One key aspect to a data analysis is creating exploratory graphs. This point was emphasized in the Data Analysis course I took from Jeff Leek and I have found it beneficial in my work. According to Leek, the purpose of an exploratory graph is to do the following:
1. Understand data properties
2. Find patterns in the data
3. To suggest modeling strategies
4. To debug analyses.
An important chart to view data distributions is a boxplot The box plot below is the distribution of runs scored from Major League Players in the 2012 season.
A. The black line in the blue box represents the median.
B. The top of the blue box represents the 75% percentile of the distribution.
C. The bottom of the blue box represents the 25% percentile of the distribution.

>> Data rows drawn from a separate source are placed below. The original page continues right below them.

**config.mk**
```make
export PLATFORM = sky130hd
export DESIGN_NAME = aept_core
export DESIGN_NICKNAME = d
export VERILOG_FILES = /design/src/inc/aept_pkg.sv /design/src/design/aept_core.sv
export VERILOG_INCLUDE_DIRS = /design/src /design/src/inc
export SDC_FILE = /design/constraint.sdc
export NUM_CORES = 1
export LEC_CHECK = 0
export BUFFER_PORTS_ARGS = -buffer_cell sky130_fd_sc_hd__buf_2
export CORE_AREA = 3 3 164 166
export DETAILED_ROUTE_END_ITERATION = 16
export DIE_AREA = 0 0 167 169
export HOLD_SLACK_MARGIN = 0.15
export MAX_ROUTING_LAYER = met4
export PLACE_DENSITY_LB_ADDON = 0.1
export SLEW_MARGIN = 20
export SYNTH_ARGS = -nofsm -noshare
export SYNTH_HDL_FRONTEND = slang
export SYNTH_SLANG_ARGS = --single-unit
```
**constraint.sdc**
```tcl
create_clock -name clk_in -period 3.3 [get_ports clk_in]
set_input_delay 0.66 -clock clk_in [delete_from_list [all_inputs] [get_ports clk_in]]
set_output_delay 0.66 -clock clk_in [all_outputs]
set_load 0.03 [all_outputs]
```
**src/inc/aept_map.svh**
```systemverilog
// Purpose: offsets, bit positions and reset values of the pm event block
// Assumes: byte wide i/o port, offsets relative to each block base
// Notes: definitions only
`ifndef AEPT_MAP_SVH
`define AEPT_MAP_SVH
// pm1 block offsets
`define AEPT_PM1_STS_LO 4'h0
`define AEPT_PM1_STS_HI 4'h1
`define AEPT_PM1_EN_LO 4'h2
`define AEPT_PM1_EN_HI 4'h3
`define AEPT_PM1_CTL 4'h4
`define AEPT_PM1_TMR0 4'h8
`define AEPT_PM1_TMR1 4'h9
`define AEPT_PM1_TMR2 4'ha
// first gpe block offsets
`define AEPT_GPE_STS 4'h0
`define AEPT_GPE_EN 4'h2
`define AEPT_GPE_CTL 4'h4
// block sizes in bytes
`define AEPT_PM1_SIZE 16'h0010
`define AEPT_GPE_SIZE 16'h0008
// pm1 status and enable bit positions
`define AEPT_B_TMR 0
`define AEPT_B_BM 4
`define AEPT_B_GBL 5
// pm1 control bit positions
`define AEPT_B_ACPI_EN 0
`define AEPT_B_BM_EN 1
`define AEPT_B_OS_RLS 2
// gpe bit positions
`define AEPT_B_FW_FLAG 0
`define AEPT_B_FW_EN 0
`define AEPT_B_TIMER_RUN_ENABLE 0
`define AEPT_B_FW_RLS 1
`define AEPT_B_BM_REQ 2
// reset values
`define AEPT_RST_BYTE 8'h00
`define AEPT_RST_TIMER_RUN_ENABLE 1'b1
`define AEPT_RST_COUNT 24'h000000
// most significant bit of the pm timer count
`define AEPT_TMR_MSB 23
`endif

```
**src/inc/aept_pkg.sv**
```systemverilog
// Purpose: types shared by the pm event block
// Assumes: configuration values come from the same clock domain
// Notes: constants live in aept_map.svh
package aept_pkg;
  // decoded block bases from the configuration space
  typedef struct packed {
    logic [15:0] pm1_base;
    logic [15:0] gpe0_base;
    logic [15:0] gpe1_base;
  } aept_bases_t;
  // interrupt routing choices from the configuration space
  typedef struct packed {
    logic legacy_route_enable;
    logic smi_serial_sel;
    logic serirq_mode;
    logic [3:0] sci_irq_sel;
  } aept_route_t;
endpackage

```
**src/design/aept_core.sv**
```systemverilog
// Purpose: pm event status/enable logic, release handshakes and pm timer
// Assumes: i/o strobes, address, data and timer clock arrive from pins
// Notes: interrupt pins are registered; reads show live timer count
`timescale 1ns/1ps
`include "aept_map.svh"

// Behaviour
// legacy routing sends events to smi
// acpi routing sends events to sci
// smi on dedicated pin or serial irq
// sci on pin, selected irq, serial irq
// firmware release and global enable raise sci
// write one firmware release sets global flag
// write one global flag clears both bits
// os release and firmware enable raise smi
// os release handshake with firmware event flag
// busmaster request and enable raise sci
// busmaster flag at bit four handshake
// free running 24-bit up counter
// bit 23 change sets timer flag
// timer flag with enable raises sci
// three byte registers read timer count
// run enable low halts the timer
// status sets always; enable gates interrupt
// status and enable pairs, same positions
// status bits cleared by writing one
// reserved bits read zero, ignore writes
// block bases decoded from configuration registers
// status byte resets zero, bits 0,5
// enable byte offset two, bits 0,5
module aept_core
  import aept_pkg::*;
(
  // clock and reset
  input wire logic clk_in,
  input wire logic sys_rst_in,
  // i/o port pins
  input wire logic io_rd_n_in,
  input wire logic io_wr_n_in,
  input wire logic io_aen_in,
  input wire logic [15:0] io_addr_in,
  input wire logic [7:0] io_data_in,
  output logic [7:0] io_data_out,
  output logic io_data_oe_out,
  // configuration space values
  input wire aept_bases_t cfg_bases_in,
  input wire aept_route_t cfg_route_in,
  // timer clock pin
  input wire logic pm_timer_clk_in,
  // interrupt outputs
  output logic smi_n_out,
  output logic sci_n_out,
  output logic [15:0] irq_out,
  output logic serial_irq_smi_req_out,
  output logic serial_irq_sci_req_out
);

  // registers of the block
  logic timer_toggle_flag_r;
  logic busmaster_event_flag_r;
  logic global_event_flag_r;
  logic timer_event_enable_r;
  logic global_event_enable_r;
  logic acpi_route_enable_r;
  logic busmaster_event_enable_r;
  logic os_release_r;
  logic firmware_event_flag_r;
  logic firmware_event_enable_r;
  logic timer_run_enable_r;
  logic firmware_release_r;
  logic busmaster_request_r;
  logic [23:0] count_r;
  logic [23:0] count_nxt;
  // pin synchronisers
  logic rd_n_s1_r, rd_n_s2_r, wr_n_s1_r, wr_n_s2_r, wr_n_s3_r;
  logic aen_s1_r, aen_s2_r, tclk_s1_r, tclk_s2_r, tclk_s3_r;
  logic [15:0] addr_s1_r, addr_s2_r;
  logic [7:0] data_s1_r, data_s2_r;
  // decode
  logic wr_p, rd_act, tick, toggle;
  logic pm1_hit, gpe0_hit, gpe1_hit;
  logic [3:0] pm1_off, gpe_off;
  logic [7:0] rdata_nxt;
  logic sci_ev, smi_ev, sci_act, smi_act;

  // true when addr falls inside the block at base
  function automatic logic blk_hit(input logic [15:0] a, input logic [15:0] base,
                                   input logic [15:0] size);
    logic [15:0] d;
    d = 16'(a - base);
    return d < size;
  endfunction

  // write strobe landing on one bit of one register
  function automatic logic wr_bit(input logic hit, input logic [3:0] off,
                                  input logic [3:0] want, input logic dbit);
    return hit && (off == want) && dbit;
  endfunction

  // two-flop synchronisers for every pin input, with a third flop on the write strobe and the timer clock
  always_ff @(posedge clk_in) begin
    if (sys_rst_in) begin
      rd_n_s1_r <= 1'b1;
      rd_n_s2_r <= 1'b1;
      wr_n_s1_r <= 1'b1;
      wr_n_s2_r <= 1'b1;
      wr_n_s3_r <= 1'b1;
      aen_s1_r <= 1'b1;
      aen_s2_r <= 1'b1;
      addr_s1_r <= 16'h0000;
      addr_s2_r <= 16'h0000;
      data_s1_r <= 8'h00;
      data_s2_r <= 8'h00;
      tclk_s1_r <= 1'b0;
      tclk_s2_r <= 1'b0;
      tclk_s3_r <= 1'b0;
    end else begin
      rd_n_s1_r <= io_rd_n_in;
      rd_n_s2_r <= rd_n_s1_r;
      wr_n_s1_r <= io_wr_n_in;
      wr_n_s2_r <= wr_n_s1_r;
      wr_n_s3_r <= wr_n_s2_r;
      aen_s1_r <= io_aen_in;
      aen_s2_r <= aen_s1_r;
      addr_s1_r <= io_addr_in;
      addr_s2_r <= addr_s1_r;
      data_s1_r <= io_data_in;
      data_s2_r <= data_s1_r;
      tclk_s1_r <= pm_timer_clk_in;
      tclk_s2_r <= tclk_s1_r;
      tclk_s3_r <= tclk_s2_r;
    end
  end

  // block decode; writes commit on the trailing edge of the strobe
  assign pm1_hit = !aen_s2_r && blk_hit(addr_s2_r, cfg_bases_in.pm1_base,
                                        `AEPT_PM1_SIZE);
  assign gpe0_hit = !aen_s2_r && blk_hit(addr_s2_r, cfg_bases_in.gpe0_base,
                                         `AEPT_GPE_SIZE);
  assign gpe1_hit = !aen_s2_r && blk_hit(addr_s2_r, cfg_bases_in.gpe1_base,
                                         `AEPT_GPE_SIZE);
  assign pm1_off = 4'(addr_s2_r - cfg_bases_in.pm1_base);
  assign gpe_off = 4'(addr_s2_r - cfg_bases_in.gpe0_base);
  assign wr_p = wr_n_s2_r && !wr_n_s3_r;
  assign rd_act = !rd_n_s2_r;

  // timer advance on each rising edge of the timer clock while run enable is set
  assign tick = tclk_s2_r && !tclk_s3_r && timer_run_enable_r;
  assign count_nxt = 24'(count_r + 24'h000001);
  assign toggle = tick && (count_nxt[`AEPT_TMR_MSB] != count_r[`AEPT_TMR_MSB]);

  // pm timer counter
  always_ff @(posedge clk_in) begin
    if (sys_rst_in) begin
      count_r <= `AEPT_RST_COUNT;
    end else if (tick) begin
      count_r <= count_nxt;
    end
  end

  // timer toggle flag; a toggle beats a clear in the same cycle
  always_ff @(posedge clk_in) begin
    if (sys_rst_in) begin
      timer_toggle_flag_r <= 1'b0;
    end else if (toggle) begin
      timer_toggle_flag_r <= 1'b1;
    end else if (wr_p && wr_bit(pm1_hit, pm1_off, `AEPT_PM1_STS_LO,
                                data_s2_r[`AEPT_B_TMR])) begin
      timer_toggle_flag_r <= 1'b0;
    end
  end

  // firmware to os handshake
  always_ff @(posedge clk_in) begin
    if (sys_rst_in) begin
      firmware_release_r <= 1'b0;
      global_event_flag_r <= 1'b0;
    end else if (wr_p && wr_bit(gpe0_hit, gpe_off, `AEPT_GPE_CTL,
                                data_s2_r[`AEPT_B_FW_RLS])) begin
      firmware_release_r <= 1'b1;
      global_event_flag_r <= 1'b1;
    end else if (wr_p && wr_bit(pm1_hit, pm1_off, `AEPT_PM1_STS_LO,
                                data_s2_r[`AEPT_B_GBL])) begin
      firmware_release_r <= 1'b0;
      global_event_flag_r <= 1'b0;
    end
  end

  // os to firmware handshake
  always_ff @(posedge clk_in) begin
    if (sys_rst_in) begin
      os_release_r <= 1'b0;
      firmware_event_flag_r <= 1'b0;
    end else if (wr_p && wr_bit(pm1_hit, pm1_off, `AEPT_PM1_CTL,
                                data_s2_r[`AEPT_B_OS_RLS])) begin
      os_release_r <= 1'b1;
      firmware_event_flag_r <= 1'b1;
    end else if (wr_p && wr_bit(gpe0_hit, gpe_off, `AEPT_GPE_STS,
                                data_s2_r[`AEPT_B_FW_FLAG])) begin
      os_release_r <= 1'b0;
      firmware_event_flag_r <= 1'b0;
    end
  end

  // bus master handshake
  always_ff @(posedge clk_in) begin
    if (sys_rst_in) begin
      busmaster_request_r <= 1'b0;
      busmaster_event_flag_r <= 1'b0;
    end else if (wr_p && wr_bit(gpe0_hit, gpe_off, `AEPT_GPE_CTL,
                                data_s2_r[`AEPT_B_BM_REQ])) begin
      busmaster_request_r <= 1'b1;
      busmaster_event_flag_r <= 1'b1;
    end else if (wr_p && wr_bit(pm1_hit, pm1_off, `AEPT_PM1_STS_LO,
                                data_s2_r[`AEPT_B_BM])) begin
      busmaster_request_r <= 1'b0;
      busmaster_event_flag_r <= 1'b0;
    end
  end

  // plain enable and control bits; other bits are not stored
  always_ff @(posedge clk_in) begin
    if (sys_rst_in) begin
      timer_event_enable_r <= 1'b0;
      global_event_enable_r <= 1'b0;
      acpi_route_enable_r <= 1'b0;
      busmaster_event_enable_r <= 1'b0;
      firmware_event_enable_r <= 1'b0;
      timer_run_enable_r <= `AEPT_RST_TIMER_RUN_ENABLE;
    end else if (wr_p) begin
      if (pm1_hit && pm1_off == `AEPT_PM1_EN_LO) begin
        timer_event_enable_r <= data_s2_r[`AEPT_B_TMR];
        global_event_enable_r <= data_s2_r[`AEPT_B_GBL];
      end
      if (pm1_hit && pm1_off == `AEPT_PM1_CTL) begin
        acpi_route_enable_r <= data_s2_r[`AEPT_B_ACPI_EN];
        busmaster_event_enable_r <= data_s2_r[`AEPT_B_BM_EN];
      end
      if (gpe0_hit && gpe_off == `AEPT_GPE_EN) begin
        firmware_event_enable_r <= data_s2_r[`AEPT_B_FW_EN];
      end
      if (gpe0_hit && gpe_off == `AEPT_GPE_CTL) begin
        timer_run_enable_r <= data_s2_r[`AEPT_B_TIMER_RUN_ENABLE];
      end
    end
  end

  // read data mux; reserved and unmapped bits read zero
  always_comb begin
    rdata_nxt = `AEPT_RST_BYTE;
    if (pm1_hit) begin
      case (pm1_off)
        `AEPT_PM1_STS_LO: begin
          rdata_nxt[`AEPT_B_TMR] = timer_toggle_flag_r;
          rdata_nxt[`AEPT_B_BM] = busmaster_event_flag_r;
          rdata_nxt[`AEPT_B_GBL] = global_event_flag_r;
        end
        `AEPT_PM1_EN_LO: begin
          rdata_nxt[`AEPT_B_TMR] = timer_event_enable_r;
          rdata_nxt[`AEPT_B_GBL] = global_event_enable_r;
        end
        `AEPT_PM1_CTL: begin
          rdata_nxt[`AEPT_B_ACPI_EN] = acpi_route_enable_r;
          rdata_nxt[`AEPT_B_BM_EN] = busmaster_event_enable_r;
          rdata_nxt[`AEPT_B_OS_RLS] = os_release_r;
        end
        `AEPT_PM1_TMR0: rdata_nxt = count_r[7:0];
        `AEPT_PM1_TMR1: rdata_nxt = count_r[15:8];
        `AEPT_PM1_TMR2: rdata_nxt = count_r[23:16];
        default: rdata_nxt = `AEPT_RST_BYTE;
      endcase
    end else if (gpe0_hit) begin
      case (gpe_off)
        `AEPT_GPE_STS: rdata_nxt[`AEPT_B_FW_FLAG] = firmware_event_flag_r;
        `AEPT_GPE_EN: rdata_nxt[`AEPT_B_FW_EN] = firmware_event_enable_r;
        `AEPT_GPE_CTL: begin
          rdata_nxt[`AEPT_B_TIMER_RUN_ENABLE] = timer_run_enable_r;
          rdata_nxt[`AEPT_B_FW_RLS] = firmware_release_r;
          rdata_nxt[`AEPT_B_BM_REQ] = busmaster_request_r;
        end
        default: rdata_nxt = `AEPT_RST_BYTE;
      endcase
    end
  end

  // read data registered every cycle; output enable follows the synced read strobe
  always_ff @(posedge clk_in) begin
    if (sys_rst_in) begin
      io_data_out <= 8'h00;
      io_data_oe_out <= 1'b0;
    end else begin
      io_data_out <= rdata_nxt;
      io_data_oe_out <= rd_act && (pm1_hit || gpe0_hit || gpe1_hit);
    end
  end

  // event gathering and routing
  assign sci_ev = (timer_toggle_flag_r && timer_event_enable_r)
               || (firmware_release_r && global_event_enable_r)
               || (busmaster_request_r && busmaster_event_enable_r);
  assign smi_ev = os_release_r && firmware_event_enable_r;
  assign sci_act = sci_ev && acpi_route_enable_r;
  assign smi_act = smi_ev || (sci_ev && cfg_route_in.legacy_route_enable);

  // interrupt pins, registered
  always_ff @(posedge clk_in) begin
    if (sys_rst_in) begin
      smi_n_out <= 1'b1;
      sci_n_out <= 1'b1;
      irq_out <= 16'h0000;
      serial_irq_smi_req_out <= 1'b0;
      serial_irq_sci_req_out <= 1'b0;
    end else begin
      smi_n_out <= !(smi_act && !cfg_route_in.smi_serial_sel);
      serial_irq_smi_req_out <= smi_act && cfg_route_in.smi_serial_sel;
      sci_n_out <= !sci_act;
      irq_out <= 16'h0000;
      if (cfg_route_in.sci_irq_sel != 4'h0) begin
        irq_out[cfg_route_in.sci_irq_sel] <= sci_act;
      end
      serial_irq_sci_req_out <= sci_act && cfg_route_in.serirq_mode;
    end
  end
endmodule // aept_core

```
==> impl_results.rst, run 1 <==
.. list-table::
   :header-rows: 1

   * - Metric
     - Value
   * - Synth async-reset ratio
     - 0%
   * - Clock sinks
     - between 100 and 150
   * - EDFF count, synth
     - 0
   * - Horizontal die dimension
     - 167 um
   * - Internal cell power
     - 2.71 mW
   * - Number of nets in the final layout
     - between 1000 and 1500
   * - Startpoint types
     - flop
   * - Sequential group share of total power
     - 39.0%
   * - Number of slew-limit violations in the final report
     - 0
   * - Setup fix buffers added after clock tree synthesis
     - 0
   * - CP Max Fanout
     - 4
   * - IR Drop Worst-Case VDD
     - 309 uV
   * - Areal power density over the cells
     - 448 nW/um^2
   * - Least-Margin Pin Slew
     - 524 ps
   * - RSZ-0062 raised after global routing
     - false
   * - Worst-case headroom to the max-slew limit
     - 65.1%
   * - Count of placed standard cells including taps
     - 1225
   * - Final-layout setup total negative slack
     - 0 ps
   * - Post-Layout Cell Count
     - 1257
   * - Clock-pin slew on the worst setup and hold paths
     - 60 ps
   * - Signed area change from the synthesized netlist to the final layout
     - 29.6%
   * - Worst hold slack after final layout
     - ~410 ps
   * - Leading cell type in the layout, fill and taps excluded
     - sky130_fd_sc_hd__dfxtp_1
   * - Register bit total from synthesis
     - 115
   * - 1st-iter DRT viols
     - 223
   * - Post-Synthesis Cell Area
     - 6360 um^2
   * - Total of warnings raised by yosys
     - 0
   * - Finish-stage setup viols
     - 0
   * - Largest net degree at the start of global routing
     - 55
   * - Post-route clock period utilization
     - 91.6%
   * - TritonCTS buffer count
     - 17
   * - Portion of the post-synthesis area used by sequential elements
     - 36.2%
   * - RD Place Congestion
     - a little over 0.8
   * - Fraction of layout cells with a size suffix above 1
     - 24.9%
   * - Final HPWL from detailed placement
     - 14300 um
   * - Max cap viols
     - 0
   * - Synthesized netlist cell count
     - 743
   * - Leakage Power
     - 3.69 nW
   * - Core box area
     - 25800 um^2
   * - Net switching power
     - 0.990 mW
   * - CTS H-tree lvls
     - 4
   * - Worst endpoint data arrival time
     - 3320 ps
   * - Net count after synthesis
     - 874
   * - Overall die area
     - roughly 28000 um^2
   * - Number of antenna violations at the first check in global routing
     - 1
   * - Worst-Skew Late Latency
     - between 400 and 500 ps
   * - Minimum setup slack after placement
     - -127 ps
   * - Remaining Overflow, GRT
     - 0
   * - Element type at the critical path end
     - flop
   * - Min-delay worst type
     - reg -> reg
   * - Distinct cell type count of the synthesized netlist
     - 71
   * - Flip-flop cell with the highest count after synthesis
     - sky130_fd_sc_hd__dfxtp_1
   * - Cell row count
     - 59
   * - Clk pwr share
     - 46.1%
   * - Vias after detailed routing
     - 5632
   * - IO Count
     - 114
   * - Post-synthesis area per instance
     - 8.56 um^2
   * - Final worst-path setup slack
     - around 280 ps
   * - Starting Density
     - approximately a quarter
   * - Number of buffers on the longest clock path
     - 2
   * - Number of iterations in the first detailed-routing pass
     - 4
   * - Number of antenna-violating nets in the routed design
     - 0
   * - Wire length of the first global-routing pass
     - 28800 um
   * - Routed length per placed instance
     - 14.5 um
   * - CTS tree
     - done
   * - Combinational power share
     - 14.9%
   * - GRT Util Overall
     - a little over an eighth
   * - Final-report hold violation count
     - 0
   * - Net switching fraction of the power
     - 26.8%
   * - Fillers
     - 2772
   * - Kind of critical path
     - reg -> reg
   * - Post-DR vias/cell
     - 4.48
   * - Root Buffer Master
     - sky130_fd_sc_hd__clkbuf_16
   * - Run status
     - finished, final reports clean
   * - DRC violations left
     - 0
   * - Commonest cells after routing, fill and taps aside
     - sky130_fd_sc_hd__dfxtp_1 (114), sky130_fd_sc_hd__buf_2 (110), sky130_fd_sc_hd__nor2_1 (62), sky130_fd_sc_hd__inv_1 (57), sky130_fd_sc_hd__buf_4 (57)
   * - F_max
     - between 0.3 and 0.4 GHz
   * - Clock Skew
     - 16.2 ps
   * - Total power draw
     - 3.70 mW
   * - Crit path time final
     - 3020 ps
   * - DIE HEIGHT
     - 169 um
   * - Quantity of I/O buffers inserted on ports
     - 110
   * - Number of global-route vias before repair
     - about 5600
   * - Total wire length after detailed routing
     - approximately 18000 um
   * - Required @ worst endpoint
     - 3590 ps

D. The top solid line represents the 90% percentile of the distributions.
E. The bottom solid line represents the 10% percentile of the distribution.
F. The circle represents an outlier in that it is outside of the 90% percentile.
As you can see, the boxplot does a great job of summarizing the distribution of data points and it definitely fits the purpose for exploratory graphs.
Creating a boxplot is easy in R
Here is an example of the R code to create a boxplot in R.
boxplot(Player$R,col=”blue”, main=”Runs Scored”, ylab=”Player Runs Scored”)
Creating a boxplot in MS Excel appears to be more challenging but a google search for boxplots in Excel will provide you with tools to do the job.